EXERCISE
Which lines of the data contain the string "inverters"? Show each of them.

DATASET EXTRACT

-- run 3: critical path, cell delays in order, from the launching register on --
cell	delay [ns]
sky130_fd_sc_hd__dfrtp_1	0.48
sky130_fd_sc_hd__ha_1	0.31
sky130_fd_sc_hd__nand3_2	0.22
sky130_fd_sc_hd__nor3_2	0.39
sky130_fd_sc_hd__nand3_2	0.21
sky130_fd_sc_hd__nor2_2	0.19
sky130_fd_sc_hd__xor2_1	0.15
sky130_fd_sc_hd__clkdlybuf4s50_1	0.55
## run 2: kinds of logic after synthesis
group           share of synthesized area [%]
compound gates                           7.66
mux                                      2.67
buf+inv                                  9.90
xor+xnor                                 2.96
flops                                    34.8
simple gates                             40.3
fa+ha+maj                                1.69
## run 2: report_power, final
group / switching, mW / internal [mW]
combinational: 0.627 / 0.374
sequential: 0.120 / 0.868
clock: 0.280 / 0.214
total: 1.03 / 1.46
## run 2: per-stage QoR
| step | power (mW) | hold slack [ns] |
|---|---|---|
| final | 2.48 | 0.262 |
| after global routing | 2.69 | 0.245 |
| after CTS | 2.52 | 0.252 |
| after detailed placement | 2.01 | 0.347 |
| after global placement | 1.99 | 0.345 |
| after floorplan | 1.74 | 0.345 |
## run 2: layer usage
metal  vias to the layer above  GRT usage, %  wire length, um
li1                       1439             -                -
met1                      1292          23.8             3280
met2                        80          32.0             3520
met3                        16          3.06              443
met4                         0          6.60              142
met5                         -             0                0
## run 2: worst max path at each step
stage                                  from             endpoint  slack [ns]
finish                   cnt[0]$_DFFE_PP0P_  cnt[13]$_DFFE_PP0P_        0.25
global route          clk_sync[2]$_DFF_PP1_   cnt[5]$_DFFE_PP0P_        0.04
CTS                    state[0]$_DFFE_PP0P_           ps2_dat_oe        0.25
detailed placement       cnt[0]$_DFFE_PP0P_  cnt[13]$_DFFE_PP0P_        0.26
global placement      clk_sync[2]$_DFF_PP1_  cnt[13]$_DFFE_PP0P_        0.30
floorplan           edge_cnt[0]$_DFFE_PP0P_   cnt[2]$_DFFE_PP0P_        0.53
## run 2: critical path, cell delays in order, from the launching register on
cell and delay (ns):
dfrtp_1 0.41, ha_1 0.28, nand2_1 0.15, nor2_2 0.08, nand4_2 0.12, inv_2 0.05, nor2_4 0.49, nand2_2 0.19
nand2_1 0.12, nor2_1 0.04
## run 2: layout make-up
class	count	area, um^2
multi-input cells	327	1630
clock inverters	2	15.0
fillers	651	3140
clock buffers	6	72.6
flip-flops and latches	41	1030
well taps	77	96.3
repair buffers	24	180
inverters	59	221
==> src/rtl/imem_arbiter_pkg.sv <==
// Shared types for the instruction-memory arbiter.
// Ownership states of the single-port instruction SRAM.
package imem_arbiter_pkg;

    typedef enum logic [2:0] {
        ARB_BOOT,
        ARB_RUN,
        ARB_DRAIN,
        ARB_LOAD,
        ARB_RELEASE
    } imem_arb_state_t;

endpackage

==> src/rtl/imem_arbiter.sv <==
// Shares the instruction SRAM between fetch and the loader/debug port,
// stalling and draining the pipeline around every loader ownership period.
module imem_arbiter
    import imem_arbiter_pkg::*;
#(
    parameter int ADDR_W       = 10,
    parameter int DRAIN_CYCLES = 2,
    parameter int MAX_BURST    = 16,
    parameter int BOOT_LOAD    = 1
) (
    input  logic              CLK,
    input  logic              RST,
    input  logic [31:0]       fetch_pc,
    input  logic              fetch_en,
    output logic              fsm_sel,
    output logic              fetch_stall,
    output logic              fetch_misalign,
    input  logic              ldr_req,
    input  logic              ldr_we,
    input  logic [ADDR_W-1:0] ldr_addr,
    input  logic [31:0]       ldr_wdata,
    input  logic              ldr_done,
    output logic              ldr_gnt,
    output logic              ldr_rvalid,
    output logic [31:0]       ldr_rdata,
    output logic              mem_csn,
    output logic              mem_wen,
    output logic [ADDR_W-1:0] mem_addr,
    output logic [31:0]       mem_din,
    input  logic [31:0]       mem_dout
);

    localparam logic [3:0] DRAIN_INIT = 4'(DRAIN_CYCLES - 1);
    localparam logic [7:0] BURST_LAST = 8'(MAX_BURST - 1);
    localparam imem_arb_state_t RESET_STATE =
        (BOOT_LOAD != 0) ? ARB_BOOT : ARB_RELEASE;

    imem_arb_state_t state, state_nxt;
    logic [3:0]      drain_cnt, drain_nxt;
    logic [7:0]      burst_cnt, burst_nxt;
    logic            run_first;
    logic [ADDR_W-1:0] fetch_addr;
    logic            unused_pc;

    assign fetch_addr = fetch_pc[ADDR_W+1:2];
    assign unused_pc  = ^fetch_pc[31:ADDR_W+2];

    always_ff @(posedge CLK or posedge RST) begin
        if (RST) begin
            state      <= RESET_STATE;
            drain_cnt  <= '0;
            burst_cnt  <= '0;
            run_first  <= 1'b0;
            ldr_rvalid <= 1'b0;
        end else begin
            state      <= state_nxt;
            drain_cnt  <= drain_nxt;
            burst_cnt  <= burst_nxt;
            run_first  <= (state == ARB_RELEASE);
            ldr_rvalid <= ldr_gnt & ~ldr_we;
        end
    end

    always_comb begin
        state_nxt   = state;
        drain_nxt   = drain_cnt;
        burst_nxt   = burst_cnt;
        fsm_sel     = 1'b1;
        fetch_stall = 1'b1;
        ldr_gnt     = 1'b0;
        mem_csn     = 1'b1;
        mem_wen     = 1'b1;
        mem_addr    = '0;
        mem_din     = '0;
        case (state)
            ARB_BOOT, ARB_LOAD: begin
                ldr_gnt  = ldr_req;
                mem_csn  = ~ldr_req;
                mem_wen  = ~(ldr_req & ldr_we);
                mem_addr = ldr_addr;
                mem_din  = ldr_wdata;
                if (state == ARB_LOAD && ldr_req) begin
                    burst_nxt = burst_cnt + 8'd1;
                    if (burst_cnt == BURST_LAST)
                        state_nxt = ARB_RELEASE;
                end
                if (ldr_done)
                    state_nxt = ARB_RELEASE;
            end
            ARB_RUN: begin
                fsm_sel     = 1'b0;
                fetch_stall = 1'b0;
                mem_csn     = ~fetch_en;
                mem_addr    = fetch_addr;
                if (!run_first && ldr_req) begin
                    state_nxt = ARB_DRAIN;
                    drain_nxt = DRAIN_INIT;
                end
            end
            ARB_DRAIN: begin
                if (drain_cnt == 4'd0) begin
                    state_nxt = ARB_LOAD;
                    burst_nxt = '0;
                end else begin
                    drain_nxt = drain_cnt - 4'd1;
                end
            end
            ARB_RELEASE: begin
                // re-read the held PC so RUN presents it without a skip
                mem_csn   = 1'b0;
                mem_addr  = fetch_addr;
                state_nxt = ARB_RUN;
            end
            default: state_nxt = RESET_STATE;
        endcase
        if (RST) begin
            fsm_sel     = 1'b1;
            fetch_stall = 1'b1;
            ldr_gnt     = 1'b0;
            mem_csn     = 1'b1;
            mem_wen     = 1'b1;
            mem_addr    = '0;
            mem_din     = '0;
        end
    end

    assign fetch_misalign = (state == ARB_RUN) & fetch_en & (|fetch_pc[1:0]);
    assign ldr_rdata      = mem_dout;

endmodule

==> config.mk <==
export PLATFORM = sky130hd
export DESIGN_NAME = imem_arbiter
export DESIGN_NICKNAME = d
export VERILOG_FILES = /design/src/rtl/imem_arbiter_pkg.sv /design/src/rtl/imem_arbiter.sv
export SDC_FILE = /design/constraint.sdc
export NUM_CORES = 1
export LEC_CHECK = 0
export ABC_AREA = 1
export BUFFER_PORTS_ARGS = -buffer_cell sky130_fd_sc_hd__buf_2
export CAP_MARGIN = 20
export CORE_AREA = 2 2 74 76
export DETAILED_ROUTE_END_ITERATION = 8
export DIE_AREA = 0 0 76 78
export PLACE_DENSITY = 0.8
export SETUP_SLACK_MARGIN = 0.3
export SLEW_MARGIN = 20
export SYNTH_ARGS = -nofsm -noshare
export SYNTH_HDL_FRONTEND = slang
export SYNTH_SLANG_ARGS = --single-unit
==> constraint.sdc <==
create_clock -name CLK -period 1.6 [get_ports CLK]
set_input_delay 0.16 -clock CLK [delete_from_list [all_inputs] [get_ports CLK]]
set_output_delay 0.16 -clock CLK [all_outputs]
set_load 0.05 [all_outputs]
# == After elaboration in Yosys (flattened, before gate mapping) ==
# Cells that the tools add are included.
# word_totals
wordCells,63
input_bits,112
out_inout_bits,81
n_memories,0
rom_bits,0
reg_bits,17
ramBits,0
latchBits,0
# classes
addsub,2
muxes,24
magnitude_cmp,0
bitwise,8
multipliers,0
div_mod_pow,0
shift,0
reduce_logical,13
eq_ne,11
# ops
cell,n
$mux W32,2
$pmux W10 S2,1
$mux W8,2
$pmux W8 S2,1
$mux W3,5
$pmux W3 S4,1
$mux W10,1
$add A8 B1 Y8 const B,1
$eq A8 B4 Y1 const B,1
$mux W4,2
$ne A2 B2 Y1 const B,4
$pmux W4 S2,1
$mux W1,7
$eq A3 B2 Y1 const B,2
$ne A3 B3 Y1 const B,2
$reduce_and A3 Y1,2
$reduce_or A2 Y1,3
$and A1 B1 Y1,4
$logic_not A4 Y1,1
$not A1 Y1,4
$reduce_and A4 Y1,1
$reduce_bool A2 Y1,2
$sub A4 B1 Y4 const B,1
$eq A3 B1 Y1 const B,1
5 further kinds,6

# == Depth between registers and ports, before layout ==
# Gate-level depths: netlist (run 1).
# logic_depth
word_depth,5
depth_mapped,9
mapped_depth_nobuf,9

# == Worst setup path before layout (run 1) ==
# Ideal clock, no wire load.
# synth_timing
kind,reg2out
start,reg state[0]
end,out mem_wen
stages_incl_launch_ff,9
arrival_ns,2.092
t_required_ns,1.440
path_slack_ns,-0.652
path_cell_list,dfrtp_1 -> buf_6 -> inv_2 -> nand2_2 -> nand3_2 -> inv_2 -> nand2_4 -> nor2_1 -> nand2_1
# synth_via
elab_chain_len,4
# synth_lines
item,line_no,text
start: declaration,imem_arbiter.sv:38,"imem_arb_state_t state, state_nxt;"
start signal: assignment,imem_arbiter.sv:56,state <= state_nxt;
$eq A3 B2 Y1 / $logic_not A3 Y1 (equally long branches),imem_arbiter.sv:75,case (state)
$reduce_or A2 Y1 (*),imem_arbiter.sv:75,
$mux W1 (*),imem_arbiter.sv:75,
$mux W1 (*),imem_arbiter.sv:116,if (RST) begin
end: declaration,imem_arbiter.sv:27,"output logic mem_wen,"
# Every way passes the cells marked *; elsewhere a longest branch is shown, timed or not.

# == Worst setup path in the final report (run 1) ==
# layout_timing
start,reg state[1]
end,out mem_din[16]
# layout_via
elab_chain_len,4
# layout_lines
item,line_no,text
$eq A3 B2 Y1 / $logic_not A3 Y1 (equally long branches),imem_arbiter.sv:75,
$reduce_or A2 Y1 (*),imem_arbiter.sv:75,
$mux W32 (*),imem_arbiter.sv:75,
$mux W32 (*),imem_arbiter.sv:116,
end: declaration,imem_arbiter.sv:29,"output logic [31:0] mem_din,"
# Marked as above.

==> results of run 1 <==
-- cell type report --
type / count / area [sq um] / share of cell area [%]
Multi-Input combinational cell: 172 / 1470 / 42.2
Timing Repair Buffer: 136 / 1240 / 35.7
Sequential cell: 17 / 428 / 12.3
Inverter: 51 / 206 / 5.93
Tap cell: 70 / 87.6 / 2.51
Clock buffer: 3 / 41.3 / 1.19
Clock inverter: 1 / 5.00 / 0.144
-- repair_timing --
item,CTS,global route
gates cloned,3,4
setup buffers,3,8
pin swaps,6,24
setup endpoints to repair,64,64
resized for setup,124,64
-- cell usage in the layout (no fill, tap or decap), types with 2 or more instances in the layout --
cell / instances
nand4_1: 3
a21oi_4: 10
dfrtp_2: 2
buf_8: 8
nand3_1: 8
nor2_4: 38
inv_1: 43
xor2_1: 3
nor2_1: 10
nand3_4: 3
buf_4: 15
dfrtp_1: 15
buf_6: 44
o21bai_1: 3
buf_12: 3
o21ai_1: 5
nor2_2: 4
clkbuf_16: 4
nand2_4: 20
nand2_1: 31
a21oi_2: 2
o21ai_2: 3
o21ai_0: 3
inv_2: 4
inv_4: 3
nand2_2: 18
buf_2: 60
buf_16: 2
clkbuf_8: 3
-- cell usage after synthesis, types with 3 or more instances --
| library cell | number | area, sq um |
|---|---|---|
| xor2_1 | 3 | 26.3 |
| inv_1 | 46 | 173 |
| o21bai_1 | 3 | 22.5 |
| buf_4 | 33 | 248 |
| nand4_1 | 3 | 18.8 |
| nand2_4 | 3 | 33.8 |
| o21ai_1 | 5 | 25.0 |
| a21oi_1 | 11 | 55.1 |
| nand2_1 | 63 | 236 |
| inv_2 | 5 | 18.8 |
| nor2_2 | 6 | 37.5 |
| dfrtp_1 | 17 | 425 |
| nand3_1 | 10 | 50.1 |
| o21ai_0 | 5 | 25.0 |
| nor2_1 | 45 | 169 |
| buf_6 | 5 | 56.3 |
-- metrics by stage --
step | worst slack, ps | util, % | TNS (ps)
floorplan | 57.5 | - | 0
global placement | -2.22 | 51.0 | -6.23
detailed placement | -21.8 | 51.0 | -235
CTS | -111 | 60.9 | -3780
global route | -276 | 69.1 | -10490
finish | -228 | 69.1 | -8310
-- where the power goes --
part | total (mW) | switching (mW) | internal (mW)
Combinational | 5.06 | 3.07 | 2.00
Clock | 0.340 | 0.167 | 0.173
Sequential | 0.681 | 0.135 | 0.546
Total | 6.09 | 3.37 | 2.72
-- state kept, by name, summed over array words and instances (netlist names) --
name and count:
drain_cnt 4, burst_cnt 8, ldr_rvalid 1, run_first 1, state 3
-- worst min path at each step --
stage	start	to	slack (ps)	cells past startpoint
finish	RST	state[2]	110	3
global route	ldr_we	ldr_rvalid	120	2
CTS	RST	state[2]	100	3
detailed placement	mem_dout[13]	ldr_rdata[13]	320	0
global placement	mem_dout[13]	ldr_rdata[13]	320	0
floorplan	RST	burst_cnt[0]	170	1
-- kinds of logic (layout without fill, tap and decap cells) --
group                      after synthesis  count (layout)
buffers and inverters                   90             191
DFF                                     17              17
adders and majority gates                2               2
and+or+nand+nor                        137             139
xor gates and xnor gates                 3               3
AOI/OAI and AO/OA                       28              28
-- critical path, stage by stage (launching register included) --
cell and delay [ps]:
dfrtp_2 460, inv_4 80, nand2_4 80, nand3_4 110
inv_8 100, nand2_8 110, clkbuf_16 200, nor2_4 100
buf_6 170
-- per-layer routing --
metal | share of wire (%) | global-route usage, % | routed length, um | up-vias
met5 | 0 | 0 | 0 | -
met4 | 3.8 | 10.2 | 293 | 0
met3 | 5.6 | 3.49 | 431 | 29
met2 | 57 | 35.8 | 4370 | 129
met1 | 33 | 20.5 | 2550 | 1040
li1 | - | - | - | 1009
==> out/metrics.cfg, run 1 <==
[detailed_routing]
route.detailed.drc=0
drt_wl_total_um=7640
wl_per_cell_um=17.0
drt.antenna.violating_nets=0
routed-via-count=2207
first_pass_iters=4
via_per_inst=4.90
drt-initial-drc-count=139

[power_and_ir_drop]
power_leakage_nw=1.72
powerDensity_nw_per_um2=1750
power_mw=6.09
ir_worst_vdd_mv=0.969

[sta]
slew_violations=0
period_share_pct=114
hold_viol=0
fin_ws_ps=-228
max_slew_margin_pct=77.9
layout_min_cycle_time_ps=1830
holdWs_ps=107
worstMarginPinSlew_ps=327
rsz0062_at_grt=yes
setup_viol=48
clock.fmax_mhz=547
worst_clock_skew_ps=14.0

[global_route]
grt-ovfl-total=0
antenna_found_initial=0
grt_usage_pct=19.1
grt_pass1_vias=2111
grt_pass1_wl_um=9390
grt_max_degree=19

[clock_network]
cts_tree=yes
cts_buffers=3
htreeDepth=1
root_buffer=clkbuf_8
clk_path_buf_depth=2
cts_hold_buf=0
insertion_delay_ps=260
cts.sinks=17
clkSlewWorstSetupHoldPaths_ps=80

[floorplanning]
die_h_um=78
io_pins=193
die-area_sq_um=5930
fp.coreArea_sq_um=5040
start_util_pct=34.7
rows=26
die_w_um=76

[final_layout]
n_antenna_cell=0
drive_gt1_share_pct=66.8
fillers=320
synthToLayoutAreaGrowth_pct=98.9
fin_area_sq_um=3480
fin_nets=495
fin_cells=450

[placed_design]
place_area_sq_um=2570
gp_congestion=0.862
dp_cells=428
dp_hpwl_um=4240
port_buffers=108

[setup_path]
crit_type=flip-flop to primary output
crit_path_max_fanout=7
crit_start=state[1]
cp-endpoint=mem_din[16]
reg2reg_to=burst_cnt[4]
reg2reg_depth=9
crit_path_end_kind=primary output
r2r_start=state[0]
cp.arrival_ps=1670
r2r_slack_ps=50
crit_path_start_kind=flip-flop
cp.required_ps=1440

[yosys]
syn-num-nets=391
synth_xor_area_share_pct=1.50
seq_area_frac_synth_pct=24.3
yosys.area_share.simple_pct=35.1
synth_warnings=0
synth_top_family_by_area=simple AND/OR/NAND/NOR gates
synth_seq_cells=17
postSynthAreaPerCell_sq_um=6.32
syn_area_sq_um=1750
synth-compound-area-share_pct=9.21
ys_async_sr_fraction_pct=100
synth-main-ff-cell=dfrtp_1
muxShareOfSynthArea_pct=0
syn_inst=277
synth-edff-count=0
synth.distinct_cells=27
synthAdderAreaFrac_pct=1.43

[run]
cap_violations=0

[hold_path]
holdCritPathClass=primary input to asynchronous set/reset pin

[outcome]
violations=setup timing
outcome=complete, but fails checks

Power figures use the tool's default switching activity.
==> run 2: changes to the inputs <==
--- a/config.mk
+++ b/config.mk
@@ -5,14 +5,13 @@
 export SDC_FILE = /design/constraint.sdc
 export NUM_CORES = 1
 export LEC_CHECK = 0
-export ABC_AREA = 1
+export ABC_AREA = 0
 export BUFFER_PORTS_ARGS = -buffer_cell sky130_fd_sc_hd__buf_2
 export CAP_MARGIN = 20
-export CORE_AREA = 2 2 74 76
+export CORE_AREA = 2 2 76 78
 export DETAILED_ROUTE_END_ITERATION = 8
-export DIE_AREA = 0 0 76 78
-export PLACE_DENSITY = 0.8
-export SETUP_SLACK_MARGIN = 0.3
+export DIE_AREA = 0 0 78 80
+export PLACE_DENSITY = 0.78
 export SLEW_MARGIN = 20
 export SYNTH_ARGS = -nofsm -noshare
 export SYNTH_HDL_FRONTEND = slang
==> run 2 against run 1 <==
Compared with the run above:
- the run still ends with setup timing left
- synthesized area increased by 4.6%
- register-to-register slack about the same
- die area grew 5.3%
- sequential share of layout area grew 1.5 points
- critical endpoint is now mem_din[7]
- via count shrank 8.8%
- critical path depth decreased by 2
- largest cell class unchanged
- fmax up 0.95%
==> out/metrics.cfg, run 2 <==
[floorplanning]
fp.coreArea_sq_um=5410  ; was 5040 sq um
start_util_pct=33.9  ; was 34.7%
die_w_um=78  ; was 76 um
die-area_sq_um=6240  ; was 5930 sq um
rows=27  ; was 26
die_h_um=80  ; was 78 um
io_pins=193  ; unchanged

[final_layout]
multi_input_area_sq_um=1290  ; was 1470 sq um
biggestRegsByFlops=burst_cnt: 8 flops, drain_cnt: 4 flops, state: 3 flops  ; unchanged
synthToLayoutAreaGrowth_pct=69.2  ; was 98.9%
drive_gt1_share_pct=57.7  ; was 66.8%
post-route-util_pct=57.3  ; was 69.1%
final_common_cell=buf_2  ; unchanged
n_antenna_cell=0  ; unchanged
seq_area_sq_um=428  ; unchanged
fillers=452  ; was 320
layout_common_cells=60 x buf_2, 40 x buf_6, 21 x buf_4  ; was 60 x buf_2, 44 x buf_6, 43 x inv_1
top_register=burst_cnt  ; unchanged
fin_nets=446  ; was 495
largest_reg_flops=8  ; unchanged

[clock_network]
htreeDepth=1  ; unchanged
cts_tree=yes  ; unchanged
cts_buffers=3  ; unchanged
root_buffer=clkbuf_8  ; unchanged
cts.sinks=17  ; unchanged
insertion_delay_ps=260  ; about the same
clk_path_buf_depth=2  ; unchanged
cts_hold_buf=0  ; unchanged
clkSlewWorstSetupHoldPaths_ps=70  ; was 80 ps

[detailed_routing]
via_per_inst=5.00  ; was 4.90
drt_wl_total_um=6110  ; was 7640 um
route.detailed.drc=0  ; unchanged
wl_per_cell_um=15.2  ; was 17.0 um
routed-via-count=2013  ; was 2207
drt.antenna.violating_nets=0  ; unchanged
first_pass_iters=4  ; unchanged
drt-initial-drc-count=63  ; was 139

[yosys]
yosys-top-cells-area=dfrtp_1 23%, buf_4 14%, and2_1 12%  ; was dfrtp_1 24%, buf_4 14%, nand2_1 13%
synth_xor_area_share_pct=0.478  ; was 1.50%
synth_seq_cells=17  ; unchanged
synth-edff-count=0  ; unchanged
ys_async_sr_fraction_pct=100  ; unchanged
muxShareOfSynthArea_pct=8.74  ; was 0%
synth-compound-area-share_pct=15.8  ; was 9.21%
yosys.area_share.simple_pct=31.9  ; was 35.1%
syn-num-nets=345  ; was 391
synth_top_area_share_pct=23.2  ; was 24.3%
synth_warnings=0  ; unchanged
synthAdderAreaFrac_pct=1.37  ; was 1.43%
postSynthAreaPerCell_sq_um=7.93  ; was 6.32 sq um
synth_top_family_by_area=simple AND/OR/NAND/NOR gates  ; unchanged
yosysTopAreaCell=dfrtp_1  ; unchanged
syn_area_sq_um=1830  ; was 1750 sq um
synth_common_cells=34 x and2_1, 34 x buf_4, 23 x a21oi_1  ; was 63 x nand2_1, 46 x inv_1, 45 x nor2_1
synth-main-ff-cell=dfrtp_1  ; unchanged
synth.distinct_cells=44  ; was 27
syn_inst=231  ; was 277
seq_area_frac_synth_pct=23.2  ; was 24.3%

[outcome]
outcome=complete, but fails checks  ; unchanged
violations=setup timing  ; unchanged

[sta]
fin_ws_ps=-210  ; was -228 ps
holdWs_ps=69.0  ; was 107 ps
rsz0062_at_grt=yes  ; unchanged
layout_min_cycle_time_ps=1810  ; was 1830 ps
worst_clock_skew_ps=2.94  ; was 14.0 ps
worstMarginPinSlew_ps=346  ; was 327 ps
slew_violations=0  ; unchanged
max_slew_margin_pct=76.7  ; was 77.9%
setup_viol=48  ; unchanged
clock.fmax_mhz=552  ; was 547 MHz
hold_viol=0  ; unchanged
period_share_pct=113  ; was 114%

[global_route]
grt_pass1_wl_um=9200  ; was 9390 um
grt_pass1_vias=1993  ; was 2111
grt-ovfl-total=0  ; unchanged
grt_usage_pct=18.4  ; was 19.1%
antenna_found_initial=0  ; unchanged
grt_max_degree=18  ; was 19

[placed_design]
port_buffers=108  ; unchanged
dp_hpwl_um=4060  ; was 4240 um
gp_congestion=0.741  ; was 0.862

[power_and_ir_drop]
p_comb_share_pct=80.7  ; was 83.2%
p_seq_share_pct=13.6  ; was 11.2%
internal_power_mw=2.94  ; was 2.72 mW
power_leakage_nw=1.44  ; was 1.72 nW
ir_worst_vdd_mv=1.14  ; was 0.969 mV
power_frac_clock_pct=5.7  ; was 5.6%
power_switching_mw=3.02  ; was 3.37 mW
swShare_pct=50.6  ; was 55.3%
powerDensity_nw_per_um2=1920  ; was 1750 nW/um^2

[setup_path]
cp.arrival_ps=1650  ; was 1670 ps
cp.required_ps=1440  ; about the same
crit_path_max_fanout=10  ; was 7
crit_path_start_kind=flip-flop  ; unchanged
r2r_slack_ps=40  ; was 50 ps
crit_type=flip-flop to primary output  ; unchanged
crit_path_end_kind=primary output  ; unchanged

[run]
cap_violations=0  ; unchanged

[hold_path]
holdCritPathClass=primary input to flip-flop  ; was primary input to asynchronous set/reset pin

[run 2: cell count changes after synthesis, moves of 6 or more]
cell / previous run / this run
mux2i_1: 0 / 16
inv_1: 46 / 4
nand3_1: 10 / 1
nand2_1: 63 / 12
a21oi_1: 11 / 23
buf_2: 0 / 6
and2_1: 0 / 34
nor2_2: 6 / 0
nor2_1: 45 / 19
nand3b_1: 0 / 10
[run 2: layout make-up]
class | instances | area share, %
Multi-Input combinational cell | 164 | 41.5
Timing Repair Buffer | 141 | 39.6
Sequential cell | 17 | 13.8
Tap cell | 72 | 2.91
Clock buffer | 3 | 1.33
Inverter | 5 | 0.606
Clock inverter | 1 | 0.161
[run 2: per-layer routing]
metal  wire length (um)  GRT usage, %  up-vias
met5                  0             0        -
met4                181          9.12        0
met3                396          3.05       15
met2               3240          34.5       91
met1               2300          19.9      944
li1                   -             -      963
[run 2: worst max-delay path, stage by stage (launching register included)]
cell	delay, ps
dfrtp_2	440
xor2_1	170
nor3_2	180
buf_6	180
buf_12	120
and2_1	140
buf_6	160
[run 2: through the flow]
stage	TNS (ps)	setup WS, ps	power [mW]	cell area [sq um]	cells
after global placement	-0.468	-0.468	4.34	2410	384
final	-7470	-210	5.96	3100	403
after detailed placement	-78.7	-11.9	4.41	2410	384
after CTS	-6380	-200	5.61	2930	396
after floorplan	-37.6	-37.6	3.77	1950	231
after global routing	-11730	-295	6.29	3100	403
[run 2: kinds of logic after synthesis]
kind of cell    Yosys count
compound gates           47
xor+xnor                  1
fa+ha+maj                 2
buf+inv                  50
flops                    17
mux                      16
simple gates             98
[run 2: what timing repair did]
action / CTS / global route
endpoints found under the setup margin: 48 / 53
pin swaps: 3 / 3
gates cloned: 2 / 0
hold endpoints to repair: 0 / 0
resized for setup: 131 / 24
setup buffers: 6 / 7
[run 2: power by group through the flow]
stage	sequential, mW	clock, mW	combinational (mW)
global placement	0.803	0	3.54
detailed placement	0.810	0	3.60
CTS	0.805	0.345	4.46
finish	0.813	0.338	4.81
global route	0.848	0.357	5.09
floorplan	0.776	0	2.99
[run 2: final timing paths]
path                       cells after the start          from      endpoint
min                                            2        ldr_we    ldr_rvalid
max                                            6      state[1]    mem_din[7]
min reg2reg                                    1  burst_cnt[7]  burst_cnt[7]
max in group asynchronous                      4           RST      state[1]
max reg2reg                                    6      state[1]  burst_cnt[6]
min in group asynchronous                      4           RST     run_first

ANSWER AREA
clock inverters	2	15.0
inverters	59	221
buffers and inverters                   90             191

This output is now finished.